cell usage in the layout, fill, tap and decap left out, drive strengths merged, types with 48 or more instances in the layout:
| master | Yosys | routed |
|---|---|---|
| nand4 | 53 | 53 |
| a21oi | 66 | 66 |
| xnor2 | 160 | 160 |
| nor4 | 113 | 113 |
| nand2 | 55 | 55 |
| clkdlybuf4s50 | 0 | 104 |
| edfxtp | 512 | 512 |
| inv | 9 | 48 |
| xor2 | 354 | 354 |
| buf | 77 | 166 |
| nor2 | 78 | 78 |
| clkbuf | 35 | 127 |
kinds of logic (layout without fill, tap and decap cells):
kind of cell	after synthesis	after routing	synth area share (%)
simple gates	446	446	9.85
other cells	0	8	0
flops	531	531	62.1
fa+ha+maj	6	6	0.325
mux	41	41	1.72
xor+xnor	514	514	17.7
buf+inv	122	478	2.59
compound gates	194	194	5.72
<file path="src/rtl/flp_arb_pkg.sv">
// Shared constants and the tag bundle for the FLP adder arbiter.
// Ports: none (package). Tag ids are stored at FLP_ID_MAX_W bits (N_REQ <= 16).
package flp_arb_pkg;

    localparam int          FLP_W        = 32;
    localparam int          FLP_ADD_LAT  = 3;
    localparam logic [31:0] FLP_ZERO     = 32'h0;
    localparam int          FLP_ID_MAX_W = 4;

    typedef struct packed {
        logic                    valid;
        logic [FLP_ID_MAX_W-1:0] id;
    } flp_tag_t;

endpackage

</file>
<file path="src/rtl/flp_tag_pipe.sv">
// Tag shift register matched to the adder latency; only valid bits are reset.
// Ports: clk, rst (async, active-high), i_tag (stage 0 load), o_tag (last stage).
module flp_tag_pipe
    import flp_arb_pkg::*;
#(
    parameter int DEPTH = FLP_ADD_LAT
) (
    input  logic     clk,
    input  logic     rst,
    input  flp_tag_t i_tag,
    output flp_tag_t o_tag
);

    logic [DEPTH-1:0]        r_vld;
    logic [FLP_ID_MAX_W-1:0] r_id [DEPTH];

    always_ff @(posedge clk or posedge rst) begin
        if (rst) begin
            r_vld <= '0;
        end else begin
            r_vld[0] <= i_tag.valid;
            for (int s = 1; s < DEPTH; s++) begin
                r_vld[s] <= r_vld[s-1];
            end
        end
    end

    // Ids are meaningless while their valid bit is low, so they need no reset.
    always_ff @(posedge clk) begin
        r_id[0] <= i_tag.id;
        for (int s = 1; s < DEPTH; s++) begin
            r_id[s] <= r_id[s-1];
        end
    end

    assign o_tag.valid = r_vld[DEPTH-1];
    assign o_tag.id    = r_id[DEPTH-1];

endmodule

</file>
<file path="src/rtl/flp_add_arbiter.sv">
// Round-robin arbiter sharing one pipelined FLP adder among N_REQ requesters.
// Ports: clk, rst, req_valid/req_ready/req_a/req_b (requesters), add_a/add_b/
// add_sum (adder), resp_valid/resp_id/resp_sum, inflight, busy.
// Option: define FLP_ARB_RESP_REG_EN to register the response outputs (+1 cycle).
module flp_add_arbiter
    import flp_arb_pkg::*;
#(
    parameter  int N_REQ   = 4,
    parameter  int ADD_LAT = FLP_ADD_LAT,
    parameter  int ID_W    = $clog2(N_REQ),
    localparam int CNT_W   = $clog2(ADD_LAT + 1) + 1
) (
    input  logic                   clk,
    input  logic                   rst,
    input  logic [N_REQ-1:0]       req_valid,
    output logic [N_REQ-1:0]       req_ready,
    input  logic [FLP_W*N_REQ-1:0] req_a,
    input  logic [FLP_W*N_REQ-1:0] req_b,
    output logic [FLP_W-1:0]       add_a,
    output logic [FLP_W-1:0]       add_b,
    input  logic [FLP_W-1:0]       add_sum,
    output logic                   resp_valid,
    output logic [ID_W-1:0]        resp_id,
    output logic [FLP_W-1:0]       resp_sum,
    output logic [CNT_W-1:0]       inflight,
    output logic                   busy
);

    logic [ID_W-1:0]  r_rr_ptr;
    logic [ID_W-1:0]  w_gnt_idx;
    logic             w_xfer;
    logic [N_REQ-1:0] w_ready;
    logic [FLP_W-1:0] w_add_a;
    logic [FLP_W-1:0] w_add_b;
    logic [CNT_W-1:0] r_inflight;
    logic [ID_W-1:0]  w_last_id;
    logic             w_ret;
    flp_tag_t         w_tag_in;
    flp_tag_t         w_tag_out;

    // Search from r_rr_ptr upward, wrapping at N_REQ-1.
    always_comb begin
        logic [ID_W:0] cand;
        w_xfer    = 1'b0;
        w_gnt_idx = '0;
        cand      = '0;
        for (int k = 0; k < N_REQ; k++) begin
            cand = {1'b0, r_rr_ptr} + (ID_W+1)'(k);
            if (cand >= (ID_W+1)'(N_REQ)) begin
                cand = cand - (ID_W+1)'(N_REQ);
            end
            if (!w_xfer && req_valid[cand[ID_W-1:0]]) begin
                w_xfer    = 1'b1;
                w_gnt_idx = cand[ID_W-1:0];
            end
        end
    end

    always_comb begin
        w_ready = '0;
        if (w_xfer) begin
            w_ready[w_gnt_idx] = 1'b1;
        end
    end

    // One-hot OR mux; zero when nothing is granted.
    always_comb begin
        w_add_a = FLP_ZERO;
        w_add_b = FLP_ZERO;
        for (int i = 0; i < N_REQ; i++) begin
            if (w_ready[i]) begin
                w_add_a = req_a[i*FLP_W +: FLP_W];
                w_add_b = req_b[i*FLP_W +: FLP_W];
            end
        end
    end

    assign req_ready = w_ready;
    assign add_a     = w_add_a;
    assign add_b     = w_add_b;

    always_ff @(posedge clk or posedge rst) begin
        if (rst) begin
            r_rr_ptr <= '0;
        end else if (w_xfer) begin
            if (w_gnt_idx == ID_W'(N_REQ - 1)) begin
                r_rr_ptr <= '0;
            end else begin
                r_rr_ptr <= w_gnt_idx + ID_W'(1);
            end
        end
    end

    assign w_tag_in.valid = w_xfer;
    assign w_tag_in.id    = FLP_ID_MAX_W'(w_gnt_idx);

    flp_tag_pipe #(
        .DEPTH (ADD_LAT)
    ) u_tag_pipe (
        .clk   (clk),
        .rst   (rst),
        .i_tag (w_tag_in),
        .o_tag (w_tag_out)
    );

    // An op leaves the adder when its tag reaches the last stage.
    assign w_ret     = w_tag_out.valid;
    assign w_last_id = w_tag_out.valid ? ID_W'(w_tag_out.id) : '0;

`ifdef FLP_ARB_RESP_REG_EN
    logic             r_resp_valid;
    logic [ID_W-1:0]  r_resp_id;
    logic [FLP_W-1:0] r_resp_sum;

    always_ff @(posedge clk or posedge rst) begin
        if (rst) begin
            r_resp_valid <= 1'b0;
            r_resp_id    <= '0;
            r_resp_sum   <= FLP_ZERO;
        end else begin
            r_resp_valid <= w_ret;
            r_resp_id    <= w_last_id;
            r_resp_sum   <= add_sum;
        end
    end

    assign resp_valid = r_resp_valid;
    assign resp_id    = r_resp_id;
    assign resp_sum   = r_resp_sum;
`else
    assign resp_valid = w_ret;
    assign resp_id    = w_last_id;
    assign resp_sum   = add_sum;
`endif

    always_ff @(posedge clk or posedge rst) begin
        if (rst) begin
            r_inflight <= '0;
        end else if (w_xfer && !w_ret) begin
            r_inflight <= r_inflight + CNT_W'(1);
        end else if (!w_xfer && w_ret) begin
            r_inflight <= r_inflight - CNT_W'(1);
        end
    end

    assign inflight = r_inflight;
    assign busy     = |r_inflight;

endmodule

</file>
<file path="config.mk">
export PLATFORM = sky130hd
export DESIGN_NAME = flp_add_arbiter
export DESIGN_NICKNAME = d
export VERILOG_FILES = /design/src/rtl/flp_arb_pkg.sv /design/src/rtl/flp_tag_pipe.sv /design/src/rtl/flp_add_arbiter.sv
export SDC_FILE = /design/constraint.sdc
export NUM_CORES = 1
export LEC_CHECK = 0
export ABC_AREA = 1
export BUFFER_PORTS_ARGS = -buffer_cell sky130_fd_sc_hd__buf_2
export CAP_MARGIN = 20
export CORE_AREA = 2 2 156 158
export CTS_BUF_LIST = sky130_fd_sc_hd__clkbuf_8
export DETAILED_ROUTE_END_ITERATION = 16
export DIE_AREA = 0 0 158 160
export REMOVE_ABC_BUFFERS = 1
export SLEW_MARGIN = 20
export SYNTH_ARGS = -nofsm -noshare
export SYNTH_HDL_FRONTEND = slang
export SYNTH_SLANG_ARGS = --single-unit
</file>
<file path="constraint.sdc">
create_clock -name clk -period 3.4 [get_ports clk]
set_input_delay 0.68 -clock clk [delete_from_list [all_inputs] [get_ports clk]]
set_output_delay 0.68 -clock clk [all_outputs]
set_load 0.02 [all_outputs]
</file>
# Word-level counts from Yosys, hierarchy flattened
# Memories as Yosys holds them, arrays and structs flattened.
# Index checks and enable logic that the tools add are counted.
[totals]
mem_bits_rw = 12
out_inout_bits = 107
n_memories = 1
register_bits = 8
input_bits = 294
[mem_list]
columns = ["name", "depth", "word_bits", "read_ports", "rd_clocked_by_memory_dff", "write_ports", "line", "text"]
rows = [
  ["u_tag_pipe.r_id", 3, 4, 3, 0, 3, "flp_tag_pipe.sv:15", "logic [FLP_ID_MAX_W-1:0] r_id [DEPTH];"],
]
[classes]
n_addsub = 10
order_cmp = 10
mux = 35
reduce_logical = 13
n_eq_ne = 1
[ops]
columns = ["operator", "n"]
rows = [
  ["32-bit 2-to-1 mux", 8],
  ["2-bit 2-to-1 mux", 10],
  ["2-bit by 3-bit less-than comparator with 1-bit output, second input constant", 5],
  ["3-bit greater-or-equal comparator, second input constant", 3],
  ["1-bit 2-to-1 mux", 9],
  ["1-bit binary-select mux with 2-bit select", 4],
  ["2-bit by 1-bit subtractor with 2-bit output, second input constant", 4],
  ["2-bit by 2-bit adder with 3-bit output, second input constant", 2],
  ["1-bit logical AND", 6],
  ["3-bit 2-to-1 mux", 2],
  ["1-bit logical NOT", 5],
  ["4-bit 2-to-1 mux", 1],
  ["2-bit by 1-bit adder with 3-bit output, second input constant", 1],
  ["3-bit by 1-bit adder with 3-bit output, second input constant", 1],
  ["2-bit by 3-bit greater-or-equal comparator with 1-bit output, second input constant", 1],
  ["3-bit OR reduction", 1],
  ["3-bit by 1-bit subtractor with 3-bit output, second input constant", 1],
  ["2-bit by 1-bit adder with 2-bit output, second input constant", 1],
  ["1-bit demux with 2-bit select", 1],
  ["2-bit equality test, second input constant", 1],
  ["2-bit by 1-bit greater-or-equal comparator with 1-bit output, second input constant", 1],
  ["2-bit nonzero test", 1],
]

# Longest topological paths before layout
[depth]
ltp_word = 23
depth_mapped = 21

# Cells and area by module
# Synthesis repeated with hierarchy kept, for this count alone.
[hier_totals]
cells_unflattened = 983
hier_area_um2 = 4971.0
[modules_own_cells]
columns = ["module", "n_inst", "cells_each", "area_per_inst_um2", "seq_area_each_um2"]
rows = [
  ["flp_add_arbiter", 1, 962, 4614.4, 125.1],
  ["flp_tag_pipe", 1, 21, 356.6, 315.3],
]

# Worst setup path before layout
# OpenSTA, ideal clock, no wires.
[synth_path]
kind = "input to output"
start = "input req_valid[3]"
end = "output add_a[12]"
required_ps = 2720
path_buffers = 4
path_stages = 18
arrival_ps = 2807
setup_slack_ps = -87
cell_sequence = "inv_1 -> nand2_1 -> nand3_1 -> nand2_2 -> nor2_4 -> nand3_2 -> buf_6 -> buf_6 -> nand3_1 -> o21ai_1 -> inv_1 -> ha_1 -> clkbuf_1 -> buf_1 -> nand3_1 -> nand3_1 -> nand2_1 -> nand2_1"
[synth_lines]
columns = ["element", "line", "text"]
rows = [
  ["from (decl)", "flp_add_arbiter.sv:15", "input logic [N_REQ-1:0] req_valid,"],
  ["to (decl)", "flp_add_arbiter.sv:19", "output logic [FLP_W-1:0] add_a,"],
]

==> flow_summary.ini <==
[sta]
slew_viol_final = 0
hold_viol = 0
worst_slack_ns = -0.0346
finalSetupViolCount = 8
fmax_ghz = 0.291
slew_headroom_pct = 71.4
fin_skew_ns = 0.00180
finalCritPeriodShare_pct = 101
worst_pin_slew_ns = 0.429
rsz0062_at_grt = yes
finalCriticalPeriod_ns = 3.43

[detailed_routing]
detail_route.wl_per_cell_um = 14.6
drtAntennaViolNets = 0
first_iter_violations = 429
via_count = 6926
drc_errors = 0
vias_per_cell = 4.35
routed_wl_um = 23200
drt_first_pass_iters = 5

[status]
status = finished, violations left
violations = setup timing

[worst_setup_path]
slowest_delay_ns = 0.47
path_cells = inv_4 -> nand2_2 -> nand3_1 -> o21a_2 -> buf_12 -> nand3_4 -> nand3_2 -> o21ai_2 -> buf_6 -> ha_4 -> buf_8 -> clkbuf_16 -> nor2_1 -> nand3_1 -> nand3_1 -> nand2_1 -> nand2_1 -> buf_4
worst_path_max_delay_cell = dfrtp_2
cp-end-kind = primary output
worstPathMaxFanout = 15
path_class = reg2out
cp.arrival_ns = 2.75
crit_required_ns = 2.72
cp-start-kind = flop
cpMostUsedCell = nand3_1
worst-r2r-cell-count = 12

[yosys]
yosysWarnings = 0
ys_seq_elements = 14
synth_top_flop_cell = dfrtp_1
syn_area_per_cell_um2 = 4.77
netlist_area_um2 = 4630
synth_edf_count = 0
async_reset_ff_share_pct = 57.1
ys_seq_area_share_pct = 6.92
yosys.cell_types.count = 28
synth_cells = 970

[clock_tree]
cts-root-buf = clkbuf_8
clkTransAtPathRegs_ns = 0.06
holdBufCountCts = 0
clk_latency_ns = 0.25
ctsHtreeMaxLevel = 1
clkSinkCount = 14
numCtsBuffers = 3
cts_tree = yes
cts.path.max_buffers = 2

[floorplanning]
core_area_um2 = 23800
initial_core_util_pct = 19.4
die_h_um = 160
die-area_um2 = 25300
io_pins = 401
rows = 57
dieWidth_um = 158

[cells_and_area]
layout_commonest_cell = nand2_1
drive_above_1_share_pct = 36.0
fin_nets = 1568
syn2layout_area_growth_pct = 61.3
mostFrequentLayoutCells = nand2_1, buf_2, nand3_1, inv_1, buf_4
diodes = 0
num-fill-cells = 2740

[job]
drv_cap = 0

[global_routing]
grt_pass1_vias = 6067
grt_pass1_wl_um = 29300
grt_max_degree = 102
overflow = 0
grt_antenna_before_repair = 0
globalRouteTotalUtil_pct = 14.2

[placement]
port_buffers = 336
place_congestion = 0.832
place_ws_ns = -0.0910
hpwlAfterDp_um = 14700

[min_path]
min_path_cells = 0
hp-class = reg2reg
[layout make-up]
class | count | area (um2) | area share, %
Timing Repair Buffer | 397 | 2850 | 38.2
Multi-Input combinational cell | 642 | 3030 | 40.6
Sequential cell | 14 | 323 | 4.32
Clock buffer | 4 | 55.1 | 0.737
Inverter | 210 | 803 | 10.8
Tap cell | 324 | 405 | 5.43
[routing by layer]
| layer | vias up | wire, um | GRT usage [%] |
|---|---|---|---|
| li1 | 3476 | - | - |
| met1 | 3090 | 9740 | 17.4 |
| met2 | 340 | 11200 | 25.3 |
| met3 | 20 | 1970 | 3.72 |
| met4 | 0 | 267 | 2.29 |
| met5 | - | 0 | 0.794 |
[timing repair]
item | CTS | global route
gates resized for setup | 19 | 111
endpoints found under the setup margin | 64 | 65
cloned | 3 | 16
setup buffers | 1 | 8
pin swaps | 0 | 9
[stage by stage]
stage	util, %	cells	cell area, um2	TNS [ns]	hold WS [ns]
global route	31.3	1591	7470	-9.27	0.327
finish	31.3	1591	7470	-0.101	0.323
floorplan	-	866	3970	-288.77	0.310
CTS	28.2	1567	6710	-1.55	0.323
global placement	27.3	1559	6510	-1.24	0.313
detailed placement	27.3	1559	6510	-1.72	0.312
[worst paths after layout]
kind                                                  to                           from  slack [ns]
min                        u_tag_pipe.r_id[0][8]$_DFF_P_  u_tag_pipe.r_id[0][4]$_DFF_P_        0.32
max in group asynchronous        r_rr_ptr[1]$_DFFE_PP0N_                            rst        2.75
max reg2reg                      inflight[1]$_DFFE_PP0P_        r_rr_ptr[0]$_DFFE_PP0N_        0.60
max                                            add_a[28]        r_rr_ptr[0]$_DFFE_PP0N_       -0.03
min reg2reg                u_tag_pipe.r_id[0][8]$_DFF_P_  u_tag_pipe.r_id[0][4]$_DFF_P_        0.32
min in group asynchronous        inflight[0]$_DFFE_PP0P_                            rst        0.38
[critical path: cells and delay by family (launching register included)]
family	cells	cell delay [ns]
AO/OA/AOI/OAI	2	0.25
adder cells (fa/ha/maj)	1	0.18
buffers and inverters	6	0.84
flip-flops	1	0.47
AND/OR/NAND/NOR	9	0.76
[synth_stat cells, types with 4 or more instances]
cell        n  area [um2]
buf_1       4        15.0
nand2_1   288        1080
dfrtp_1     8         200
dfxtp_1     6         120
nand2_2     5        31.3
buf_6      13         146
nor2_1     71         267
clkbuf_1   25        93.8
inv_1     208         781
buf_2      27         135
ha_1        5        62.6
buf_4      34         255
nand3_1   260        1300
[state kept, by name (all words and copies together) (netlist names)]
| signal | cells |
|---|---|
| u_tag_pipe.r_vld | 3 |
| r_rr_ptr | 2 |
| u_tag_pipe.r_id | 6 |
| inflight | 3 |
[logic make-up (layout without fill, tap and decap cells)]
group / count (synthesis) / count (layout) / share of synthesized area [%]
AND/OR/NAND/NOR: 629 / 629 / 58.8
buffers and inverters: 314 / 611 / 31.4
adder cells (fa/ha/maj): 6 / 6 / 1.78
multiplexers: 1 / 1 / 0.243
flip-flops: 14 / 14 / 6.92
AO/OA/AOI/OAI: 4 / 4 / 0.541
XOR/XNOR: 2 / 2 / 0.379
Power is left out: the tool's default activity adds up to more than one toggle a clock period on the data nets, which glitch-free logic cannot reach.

· · · · · · ·

• **REQUIREMENT**:
In the data above, which lines lie between the line with "assign resp_valid = r_resp_valid;" and the line with "export SYNTH_ARGS = -nofsm -noshare", inclusive? Print those lines exactly and nothing else.

• **RESPONSE BELOW**:
    assign resp_valid = r_resp_valid;
    assign resp_id    = r_resp_id;
    assign resp_sum   = r_resp_sum;
`else
    assign resp_valid = w_ret;
    assign resp_id    = w_last_id;
    assign resp_sum   = add_sum;
`endif

    always_ff @(posedge clk or posedge rst) begin
        if (rst) begin
            r_inflight <= '0;
        end else if (w_xfer && !w_ret) begin
            r_inflight <= r_inflight + CNT_W'(1);
        end else if (!w_xfer && w_ret) begin
            r_inflight <= r_inflight - CNT_W'(1);
        end
    end

    assign inflight = r_inflight;
    assign busy     = |r_inflight;

endmodule

</file>
<file path="config.mk">
export PLATFORM = sky130hd
export DESIGN_NAME = flp_add_arbiter
export DESIGN_NICKNAME = d
export VERILOG_FILES = /design/src/rtl/flp_arb_pkg.sv /design/src/rtl/flp_tag_pipe.sv /design/src/rtl/flp_add_arbiter.sv
export SDC_FILE = /design/constraint.sdc
export NUM_CORES = 1
export LEC_CHECK = 0
export ABC_AREA = 1
export BUFFER_PORTS_ARGS = -buffer_cell sky130_fd_sc_hd__buf_2
export CAP_MARGIN = 20
export CORE_AREA = 2 2 156 158
export CTS_BUF_LIST = sky130_fd_sc_hd__clkbuf_8
export DETAILED_ROUTE_END_ITERATION = 16
export DIE_AREA = 0 0 158 160
export REMOVE_ABC_BUFFERS = 1
export SLEW_MARGIN = 20
export SYNTH_ARGS = -nofsm -noshare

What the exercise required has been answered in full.